§ Directions for this task:
Please quote exactly the lines below from the line containing "global route,143,-186,5010,-1310,3520" to the line containing "104 | 16.6 |", both lines included, and nothing else.

[Dataset entries]
<file path="src/rtl/gpio_out_notifier.sv">
module gpio_out_notifier #(
  parameter int         NLINES    = 16,
  parameter int         LANES     = 3,
  parameter int         AW        = 8,
  parameter logic [7:0] DATA_BASE = 8'h78,
  parameter logic [7:0] OE_BASE   = 8'h7C
) (
  input  logic              clk,
  input  logic              rst_n,
  input  logic              we,
  input  logic [AW-1:0]     addr,
  input  logic [7:0]        wdata,
  output logic [7:0]        rdata,
  output logic [NLINES-1:0] line_lvl,
  output logic [NLINES-1:0] line_evt
);
  localparam int RW = LANES * 8;

  logic [RW-1:0]     data_q, oe_q, data_n, oe_n;
  logic [NLINES-1:0] eff_n;
  logic              hit;

  always_comb begin
    data_n = data_q;
    oe_n   = oe_q;
    hit    = 1'b0;
    for (int i = 0; i < LANES; i++) begin
      if (we && addr == AW'(DATA_BASE + i)) begin
        data_n[8*i +: 8] = wdata;
        hit = 1'b1;
      end
      if (we && addr == AW'(OE_BASE + i)) begin
        oe_n[8*i +: 8] = wdata;
        hit = 1'b1;
      end
    end
  end

  assign eff_n = data_n[NLINES-1:0] & oe_n[NLINES-1:0];

  always_ff @(posedge clk or negedge rst_n) begin
    if (!rst_n) begin
      data_q   <= '0;
      oe_q     <= '0;
      line_lvl <= '0;
      line_evt <= '0;
    end else begin
      data_q <= data_n;
      oe_q   <= oe_n;
      if (hit) begin
        line_evt <= eff_n ^ line_lvl;
        line_lvl <= eff_n;
      end else begin
        line_evt <= '0;
      end
    end
  end

  always_comb begin
    rdata = 8'h00;
    for (int i = 0; i < LANES; i++) begin
      if (addr == AW'(DATA_BASE + i)) rdata = data_q[8*i +: 8];
      if (addr == AW'(OE_BASE + i))   rdata = oe_q[8*i +: 8];
    end
  end
endmodule


</file>
<file path="config.mk">
export PLATFORM = sky130hd
export DESIGN_NAME = gpio_out_notifier
export DESIGN_NICKNAME = d
export VERILOG_FILES = /design/src/rtl/gpio_out_notifier.sv
export SDC_FILE = /design/constraint.sdc
export NUM_CORES = 1
export LEC_CHECK = 0
export ABC_AREA = 1
export ABC_CLOCK_PERIOD_IN_PS = 1900
export BUFFER_PORTS_ARGS = -buffer_cell sky130_fd_sc_hd__clkbuf_2
export CAP_MARGIN = 15
export CORE_MARGIN = 2
export CORE_UTILIZATION = 40
export CTS_CLUSTER_DIAMETER = 80
export DETAILED_ROUTE_END_ITERATION = 8
export HOLD_SLACK_MARGIN = 0.12
export PLACE_DENSITY = 0.59
export SYNTH_ARGS = -nofsm -noshare
export SYNTH_HDL_FRONTEND = slang
export SYNTH_SLANG_ARGS = --single-unit
</file>
<file path="constraint.sdc">
create_clock -name clk -period 1.9 [get_ports clk]
set_clock_uncertainty 0.2 [all_clocks]
set_input_delay 0.38 -clock clk [delete_from_list [all_inputs] [get_ports clk]]
set_output_delay 0.38 -clock clk [all_outputs]
set_load 0.02 [all_outputs]
</file>
==> impl_metrics.env, run 1 <==
export IMPL_multi_input_area_sq_mm=0.00172
export IMPL_clock_latency_ps=350
export IMPL_initial_core_util_pct=40.9
export IMPL_timing_fmax_mhz=494
export IMPL_layout_cells_non_filler=668
export IMPL_diodes=0
export IMPL_cellLeakagePower_uw=0.00248
export IMPL_dp_hpwl_um=7310
export IMPL_grt_pass1_vias=3146
export IMPL_grt_pass1_wl_um=16400
export IMPL_overflow=0
export IMPL_first_pass_iters=5
export IMPL_drv_slew=0
export IMPL_synth_cell_types=25
export IMPL_end_kind="output port"
export IMPL_crit_type="input port to output port"
export IMPL_syn_avg_cell_area_sq_um=8.29
export IMPL_htreeDepth=3
export IMPL_cp_required_ps=1320
export IMPL_tightest_slew_ps=463
export IMPL_syn_nets=472
export IMPL_arrival_ps=1450
export IMPL_regArea_sq_mm=0.00200
export IMPL_design_core_area_sq_mm=0.00920
export IMPL_drv_cap=0
export IMPL_drc_errors=0
export IMPL_yosys_area_top_type="dfrtp_1"
export IMPL_io_buffers=58
export IMPL_rows=35
export IMPL_hold_viol=0
export IMPL_drive_gt1_share_pct=30.9
export IMPL_cts_root_buf="clkbuf_8"
export IMPL_numCtsBuffers=9
export IMPL_final_cell_mix="nand2_1, dfrtp_1, nand3_1"
export IMPL_synth_area_sq_mm=0.00376
export IMPL_setup_violations=8
export IMPL_die_h_um=101
export IMPL_grt_max_degree=32
export IMPL_placed_cells=639
export IMPL_min_period_ps=2030
export IMPL_ios=59
export IMPL_post_route_util_pct=54.5
export IMPL_cts_path_max_buffers=2
export IMPL_vias=3446
export IMPL_place_gp_congestion=0.855
export IMPL_wl_per_cell_um=15.7
export IMPL_via_per_inst=5.16
export IMPL_critPathLaunchType="input port"
export IMPL_syn_to_final_growth_pct=33.4
export IMPL_fin_nets=572
export IMPL_power_density_mw_per_mm2=676
export IMPL_ys_ff_latch=80
export IMPL_final_antenna_net_count=0
export IMPL_gr_usage_all_layers_pct=21.1
export IMPL_slew_headroom_pct=69.1
export IMPL_timing_final_crit_share_pct=107
export IMPL_ys_warn_count=0
export IMPL_status="finished with violations"
export IMPL_synth_cells=453
export IMPL_mostFrequentLayoutCell="nand2_1"
export IMPL_clock_sinks=80
export IMPL_grt_antenna_before_repair=0
export IMPL_violations="negative setup slack"
export IMPL_die_x_um=101
export IMPL_hold_class="input port to flop"
export IMPL_finalWirelength_um=10500
export IMPL_drt_iter0_drc=280
export IMPL_die_area_sq_mm=0.0102
export IMPL_r2r_slack_ps=680
export IMPL_crit_fanout=5
export IMPL_ys_seq_area_share_pct=53.3
export IMPL_vdd_ir_drop_worst_mv=0.408
export IMPL_synth_top_area_share_pct=53.3
export IMPL_rsz0062_at_grt="yes"
export IMPL_setup_ws_ps=-126
export IMPL_yosys_top_cells_area="dfrtp_1, nand2_1, nand3_1, nand4_1, nor2_1"
export IMPL_cts_tree="done"
export IMPL_fillers=805
export IMPL_clk_pin_slew_worst_paths_ps=80
-- critical path: stages --
cell       delay, ps
clkbuf_16        140
inv_16            50
nand4_1           80
buf_6            160
nor2_4           150
nand2_1           70
and3_4           170
nand4_1           90
clkbuf_8         160
-- cell usage after synthesis, drive strengths merged --
library cell  instances
nor3                  1
nand3b                1
nor2                 32
inv                  25
a21oi                14
nand2               165
clkbuf                4
buf                  13
nand4                21
o21ai                30
dfrtp                80
and3                  8
nand3                59
-- final timing paths --
check / startpoint / endpoint / depth (start not counted)
max in group asynchronous: rst_n / line_evt[10]$_DFF_PN0_ / 3
worst max register to register: oe_q[8]$_DFF_PN0_ / line_evt[8]$_DFF_PN0_ / 5
worst max-delay path: addr[7] / rdata[1] / 9
worst min-delay path: wdata[6] / data_q[14]$_DFF_PN0_ / 3
min in group asynchronous: rst_n / line_evt[12]$_DFF_PN0_ / 2
worst min register to register: oe_q[22]$_DFFE_PN0P_ / oe_q[22]$_DFFE_PN0P_ / 2
-- metrics by stage --
stage,hold WS [ps],setup WS [ps],instance area (sq um),setup TNS [ps],total power [uW]
finish,141,-126,5010,-830,3390
global placement,156,-207,4430,-4800,2080
CTS,133,-147,4840,-957,3390
detailed placement,153,-272,4430,-5680,2080
global route,143,-186,5010,-1310,3520
floorplan,-116,-4.86,3810,-4.86,1940
-- routing by layer --
metal / GRT usage [%] / wire length, um / up-vias
met2: 31.6 / 4720 / 138
li1: - / - / 1697
met1: 31.0 / 4800 / 1599
met5: 0 / 0 / -
met4: 5.51 / 152 / 0
met3: 4.65 / 791 / 12
-- cell families after synthesis --
kind of cell	Yosys count	share of synthesized area, %
AND/OR/NAND/NOR	287	35.1
AO/OA/AOI/OAI	44	6.36
buffers and inverters	42	5.29
flip-flops	80	53.3
-- registers in the layout, summed over array words and instances (netlist names) --
name	count
data_q	24
line_evt	16
line_lvl	16
oe_q	24
-- power by group --
group	total, uW	leakage, uW	switching, uW	internal, uW
Sequential	1790	0.00110	39.8	1750
Clock	1300	0.0000976	628	674
Combinational	298	0.00128	193	105
-- timing repair --
item	CTS	global route
buffers inserted	5	5
hold buffers	1	0
pin swaps	8	13
endpoints found under the hold margin	27	0
cloned	2	1
endpoints found under the setup margin	8	8
resized for setup	30	32
-- cell type report --
| class | instances | share of cell area, % |
|---|---|---|
| multi-input cells | 333 | 34.3 |
| clock inverters | 4 | 1.07 |
| flip-flops and latches | 80 | 39.9 |
| well taps | 111 | 2.77 |
| inverters | 25 | 2.35 |
| clock buffers | 11 | 3.02 |
| repair buffers | 104 | 16.6 |
Note: power is estimated with default switching activity, not from simulation.
==> inputs of run 2 (changes only) <==
- MAX_ROUTING_LAYER: not set -> met4
==> run 2 against run 1 <==
Net effect: the flow still finishes with violations (negative setup slack); register-to-register slack about the same; clock power is essentially flat; combinational power about the same.
==> impl_metrics.env, run 2 (same netlist as run 1, synthesis figures left out) <==
export IMPL_status="finished with violations"
export IMPL_violations="negative setup slack"
export IMPL_p_int_uw=2530
export IMPL_wl_per_cell_um=15.6
export IMPL_critPathLaunchType="input port"
export IMPL_syn_to_final_growth_pct=33.4
export IMPL_hold_viol=0
export IMPL_vdd_ir_drop_worst_mv=0.409
export IMPL_seqPwrFrac_pct=52.8
export IMPL_ios=59
export IMPL_hold_class="input port to flop"
export IMPL_min_period_ps=2030
export IMPL_dp_hpwl_um=7310
export IMPL_power_density_mw_per_mm2=676
export IMPL_crit_type="input port to output port"
export IMPL_max_stage_delay_ps=160
export IMPL_crit_chain="clkbuf_16 -> inv_16 -> nand4_1 -> buf_6 -> nor2_4 -> nand2_1 -> and3_1 -> nand4_1 -> clkbuf_8"
export IMPL_cts_root_buf="clkbuf_8"
export IMPL_finalWirelength_um=10400
export IMPL_die_x_um=101
export IMPL_drc_errors=0
export IMPL_use_met3_pct=4.51
export IMPL_crit_slowest_cell="buf_6"
export IMPL_dpl_instance_area_sq_mm=0.00443
export IMPL_layout_cells_non_filler=668
export IMPL_drt_iter0_drc=250
export IMPL_overflow=0
export IMPL_initial_core_util_pct=40.9
export IMPL_cp_required_ps=1320
export IMPL_place_gp_congestion=0.869
export IMPL_design_area_sq_mm=0.00501
export IMPL_drv_slew=0
export IMPL_rsz0062_at_grt="yes"
export IMPL_cts_tree="done"
export IMPL_grt_pass1_wl_um=16500
export IMPL_drive_gt1_share_pct=30.9
export IMPL_critical_path_top_delay_family="simple AND/OR/NAND/NOR gates"
export IMPL_htreeDepth=3
export IMPL_grt_max_degree=32
export IMPL_tightest_slew_ps=475
export IMPL_clkPwrFrac_pct=38.4
export IMPL_rows=35
export IMPL_grt_antenna_before_repair=0
export IMPL_gr_usage_all_layers_pct=21.7
export IMPL_vias=3441
export IMPL_reg_largest_list="data_q (24), oe_q (24)"
export IMPL_final_cell_mix="nand2_1, dfrtp_1, nand3_1"
export IMPL_cellLeakagePower_uw=0.00248
export IMPL_numCtsBuffers=9
export IMPL_met2_usage_pct=31.6
export IMPL_grt_pass1_vias=3149
export IMPL_drv_cap=0
export IMPL_design_core_area_sq_mm=0.00920
export IMPL_min_path_cells=3
export IMPL_setup_violations=8
export IMPL_final_antenna_net_count=0
export IMPL_grt_met1_usage_pct=31.2
export IMPL_die_h_um=101
export IMPL_clock_sinks=80
export IMPL_crit_buf_inv=4
export IMPL_clock_latency_ps=350
export IMPL_die_area_sq_mm=0.0102
export IMPL_fin_setup_tns_ps=-844
export IMPL_timing_final_crit_share_pct=107
export IMPL_diodes=0
export IMPL_crit_top_cell="nand4_1"
export IMPL_setup_ws_ps=-129
export IMPL_first_pass_iters=5
export IMPL_clk_pin_slew_worst_paths_ps=80
export IMPL_end_kind="output port"
export IMPL_p_switching_uw=862
export IMPL_mostFrequentLayoutCell="nand2_1"
export IMPL_p_sw_share_pct=25.4
export IMPL_combPwrFrac_pct=8.8
export IMPL_io_buffers=58
export IMPL_dpl_worst_slack_ps=-272
export IMPL_arrival_ps=1450
export IMPL_cts_path_max_buffers=2
export IMPL_busiest_layer="met2"
export IMPL_placed_cells=639
export IMPL_fin_nets=572
export IMPL_crit_cells=9
export IMPL_worst_r2r_cell_count=5
export IMPL_via_per_inst=5.15
export IMPL_crit_fanout=5
export IMPL_power_uw=3390
export IMPL_slew_headroom_pct=68.3
export IMPL_timing_fmax_mhz=493
## run 2: final timing paths
| kind | slack, ps | startpoint | to |
|---|---|---|---|
| setup / recovery | -130 | addr[7] | rdata[2] |
| hold / removal | 140 | wdata[6] | data_q[14]$_DFF_PN0_ |
| setup reg to reg | 670 | oe_q[8]$_DFF_PN0_ | line_evt[8]$_DFF_PN0_ |
| hold reg to reg | 290 | oe_q[22]$_DFFE_PN0P_ | oe_q[22]$_DFFE_PN0P_ |
| max in group asynchronous | 640 | rst_n | line_evt[10]$_DFF_PN0_ |
| min in group asynchronous | 310 | rst_n | line_evt[12]$_DFF_PN0_ |
## run 2: power groups by stage
stage	clock [uW]	combinational (uW)	sequential, uW
final	1300	298	1790
after global routing	1400	331	1790
after CTS	1330	279	1790
after detailed placement	0	259	1820
after global placement	0	254	1820
after floorplan	0	130	1810
## run 2: worst reg2reg max path, stage by stage, from the launching register on
cell and delay (ps):
dfrtp_1 410, nand2_1 70, o21ai_1 70, buf_4 150, a21oi_1 150, nor2_1 80
## run 2: area by class of cell
class                           instances  area [sq um]
Multi-Input combinational cell        333          1720
Clock buffer                           11           151
Tap cell                              111           139
Clock inverter                          4          53.8
Timing Repair Buffer                  104           831
Inverter                               25           118
Sequential cell                        80          2000
Fill cell                             805          4180
## run 2: stage by stage
step                utilization, %  hold WS (ps)
floorplan                        -          -116
global placement              48.2           156
detailed placement            48.2           153
CTS                           52.7           133
global route                  54.5           143
finish                        54.5           143
## run 2: metal layers
layer  vias up  routed length [um]
li1       1699                   -
met1      1614                4880
met2       118                4780
met3        10                 656
met4         0                 125
met5         -                   0
## run 2: timing repair
action,CTS,global route
resized for setup,30,32
pin swaps,8,13
endpoints found under the hold margin,27,0
hold buffers,1,0
setup endpoints to repair,8,8
buffers inserted,5,5
cloned,2,1
==> inputs of run 3 (changes only) <==
- REMOVE_ABC_BUFFERS: not set -> 1
==> run 3 against run 2 <==
Net effect: the flow still finishes with violations (negative setup slack); first-iteration DRC count grew 3.2%; sequential power is essentially flat; critical path depth is the same; worst hold slack lost 12 ps; count of clock-buffer cells in the layout shrank 2; critical path type unchanged; largest cell class unchanged; highest routed layer unchanged.
==> impl_metrics.env, run 3 (same netlist as run 1, synthesis figures left out) <==
export IMPL_status="finished with violations"
export IMPL_violations="negative setup slack"
export IMPL_p_int_uw=2570
export IMPL_initial_core_util_pct=40.9
export IMPL_grt_pass1_vias=3392
export IMPL_setup_ws_ps=-177
export IMPL_crit_type="input port to output port"
export IMPL_timing_final_crit_share_pct=109
export IMPL_busiest_layer="met2"
export IMPL_crit_top_cell="nand4_1"
export IMPL_vias=3535
export IMPL_wl_per_cell_um=15.7
export IMPL_arrival_ps=1500
export IMPL_vdd_ir_drop_worst_mv=0.276
export IMPL_grt_pass1_wl_um=17000
export IMPL_cts_tree="done"
export IMPL_drc_errors=0
export IMPL_dpl_worst_slack_ps=-184
export IMPL_ios=59
export IMPL_place_gp_congestion=0.843
export IMPL_final_antenna_net_count=0
export IMPL_fillers=884
export IMPL_grt_max_degree=42
export IMPL_post_route_util_pct=53.6
export IMPL_rsz0062_at_grt="yes"
export IMPL_regArea_sq_mm=0.00200
export IMPL_layout_cells_non_filler=669
export IMPL_critPathLaunchType="input port"
export IMPL_critPathLaunch="addr[7]"
export IMPL_worstHoldStart="wdata[7]"
export IMPL_syn_to_final_growth_pct=31.2
export IMPL_gr_usage_all_layers_pct=22.5
export IMPL_r2r_slack_ps=780
export IMPL_grt_antenna_before_repair=0
export IMPL_min_period_ps=2080
export IMPL_p_sw_share_pct=24.8
export IMPL_tightest_slew_ps=451
export IMPL_via_per_inst=5.28
export IMPL_io_buffers=58
export IMPL_multi_input_area_sq_mm=0.00162
export IMPL_mostFrequentLayoutCell="nand2_1"
export IMPL_rows=35
export IMPL_crit_reg2reg_launch="data_q[15]$_DFF_PN0_"
export IMPL_crit_chain="buf_6 -> inv_4 -> nand4_1 -> nor2_4 -> buf_12 -> nand2_2 -> and3_4 -> nand4_1 -> clkbuf_8"
export IMPL_worst_r2r_cell_count=6
export IMPL_end_kind="output port"
export IMPL_crit_slowest_cell="nor2_4"
export IMPL_clkPwrFrac_pct=40.1
export IMPL_cp_required_ps=1320
export IMPL_setup_violations=8
export IMPL_met2_usage_pct=34.4
export IMPL_die_x_um=101
export IMPL_cts_root_buf="clkbuf_8"
export IMPL_clock_sinks=80
export IMPL_cts_path_max_buffers=2
export IMPL_combPwrFrac_pct=7.8
export IMPL_drt_iter0_drc=258
export IMPL_placed_cells=647
export IMPL_diodes=0
export IMPL_final_cell_mix="nand2_1, dfrtp_1, nand3_1"
export IMPL_r2r_end="line_evt[15]$_DFF_PN0_"
export IMPL_slew_headroom_pct=69.9
export IMPL_fin_nets=573
export IMPL_power_density_mw_per_mm2=693
export IMPL_design_core_area_sq_mm=0.00920
export IMPL_overflow=0
export IMPL_crit_fanout=8
export IMPL_seqPwrFrac_pct=52.1
export IMPL_die_area_sq_mm=0.0102
export IMPL_max_stage_delay_ps=190
export IMPL_use_met3_pct=3.12
export IMPL_numCtsBuffers=9
export IMPL_reg_largest_list="data_q (24), oe_q (24)"
export IMPL_htreeDepth=3
export IMPL_hold_viol=0
export IMPL_drv_slew=0
export IMPL_finalWirelength_um=10500
export IMPL_first_pass_iters=5
export IMPL_clock_latency_ps=360
export IMPL_clk_pin_slew_worst_paths_ps=90
export IMPL_dp_hpwl_um=7100
export IMPL_grt_met1_usage_pct=30.2
export IMPL_p_switching_uw=846
export IMPL_drive_gt1_share_pct=28.5
export IMPL_endpoint="rdata[0]"
export IMPL_drv_cap=0
export IMPL_die_h_um=101
export IMPL_timing_fmax_mhz=481
export IMPL_cellLeakagePower_uw=0.00249
export IMPL_hold_class="input port to flop"
run 3: changes by cell type in the layout (fill, tap and decap cells not counted), sizes merged:
cell,previous run,this run
buf,46,48
bufbuf,0,1
bufinv,1,2
clkbuf,68,65
clkinv,1,2
dlygate4sd3,1,2
nor2,34,32
run 3: metal layers:
layer | part of all wire (%) | vias to the layer above | wire, um
li1 | - | 1701 | -
met1 | 46 | 1702 | 4870
met2 | 46 | 116 | 4850
met3 | 5.3 | 16 | 554
met4 | 2.2 | 0 | 227
met5 | 0 | - | 0
run 3: power by group through the flow:
stage	Clock [uW]	Combinational, uW	Sequential, uW
finish	1370	266	1780
global route	1460	298	1780
CTS	1390	265	1780
detailed placement	0	253	1810
global placement	0	246	1810
floorplan	0	109	1810
run 3: worst min path at each step:
stage	end	slack, ps	depth (start not counted)
3_3_place_gp	oe_q[2]$_DFF_PN0_	130	1
4_1_cts	data_q[15]$_DFF_PN0_	120	3
5_1_grt	oe_q[5]$_DFF_PN0_	150	3
6_report	data_q[15]$_DFF_PN0_	130	3
3_5_place_dp	data_q[10]$_DFF_PN0_	130	1
2_1_floorplan	data_q[0]$_DFF_PN0_	-120	0
run 3: metrics by stage:
| step | total power (uW) | setup TNS [ps] | hold slack [ps] | area (sq um) |
|---|---|---|---|---|
| floorplan | 1910 | -6990 | -116 | 3650 |
| global placement | 2060 | -3200 | 125 | 4490 |
| detailed placement | 2060 | -4280 | 132 | 4490 |
| CTS | 3440 | -1060 | 124 | 4870 |
| global route | 3540 | -1850 | 152 | 4930 |
| finish | 3410 | -1240 | 131 | 4930 |
run 3: worst max-delay path: cells and delay by family:
family | cells | cell delay [ps]
AND/OR/NAND/NOR | 5 | 650
buffers and inverters | 4 | 460
run 3: what timing repair did:
action                                  in CTS  in global routing
buffers inserted                             3                  1
resized for setup                           26                 13
endpoints found under the hold margin       65                  0
cloned                                       1                  0
pin swaps                                    2                  3
endpoints found under the setup margin       8                  8
hold buffers                                 2                  0
run 3: final cells by class:
cell class	count	area share (%)
Multi-Input combinational cell	331	32.9
Timing Repair Buffer	107	17.5
Clock buffer	9	2.51
Clock inverter	6	1.73
Tap cell	111	2.82
Inverter	25	1.95
Sequential cell	80	40.6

§ Task result:
global route,143,-186,5010,-1310,3520
floorplan,-116,-4.86,3810,-4.86,1940
-- routing by layer --
metal / GRT usage [%] / wire length, um / up-vias
met2: 31.6 / 4720 / 138
li1: - / - / 1697
met1: 31.0 / 4800 / 1599
met5: 0 / 0 / -
met4: 5.51 / 152 / 0
met3: 4.65 / 791 / 12
-- cell families after synthesis --
kind of cell	Yosys count	share of synthesized area, %
AND/OR/NAND/NOR	287	35.1
AO/OA/AOI/OAI	44	6.36
buffers and inverters	42	5.29
flip-flops	80	53.3
-- registers in the layout, summed over array words and instances (netlist names) --
name	count
data_q	24
line_evt	16
line_lvl	16
oe_q	24
-- power by group --
group	total, uW	leakage, uW	switching, uW	internal, uW
Sequential	1790	0.00110	39.8	1750
Clock	1300	0.0000976	628	674
Combinational	298	0.00128	193	105
-- timing repair --
item	CTS	global route
buffers inserted	5	5
hold buffers	1	0
pin swaps	8	13
endpoints found under the hold margin	27	0
cloned	2	1
endpoints found under the setup margin	8	8
resized for setup	30	32
-- cell type report --
| class | instances | share of cell area, % |
|---|---|---|
| multi-input cells | 333 | 34.3 |
| clock inverters | 4 | 1.07 |
| flip-flops and latches | 80 | 39.9 |
| well taps | 111 | 2.77 |
| inverters | 25 | 2.35 |
| clock buffers | 11 | 3.02 |
| repair buffers | 104 | 16.6 |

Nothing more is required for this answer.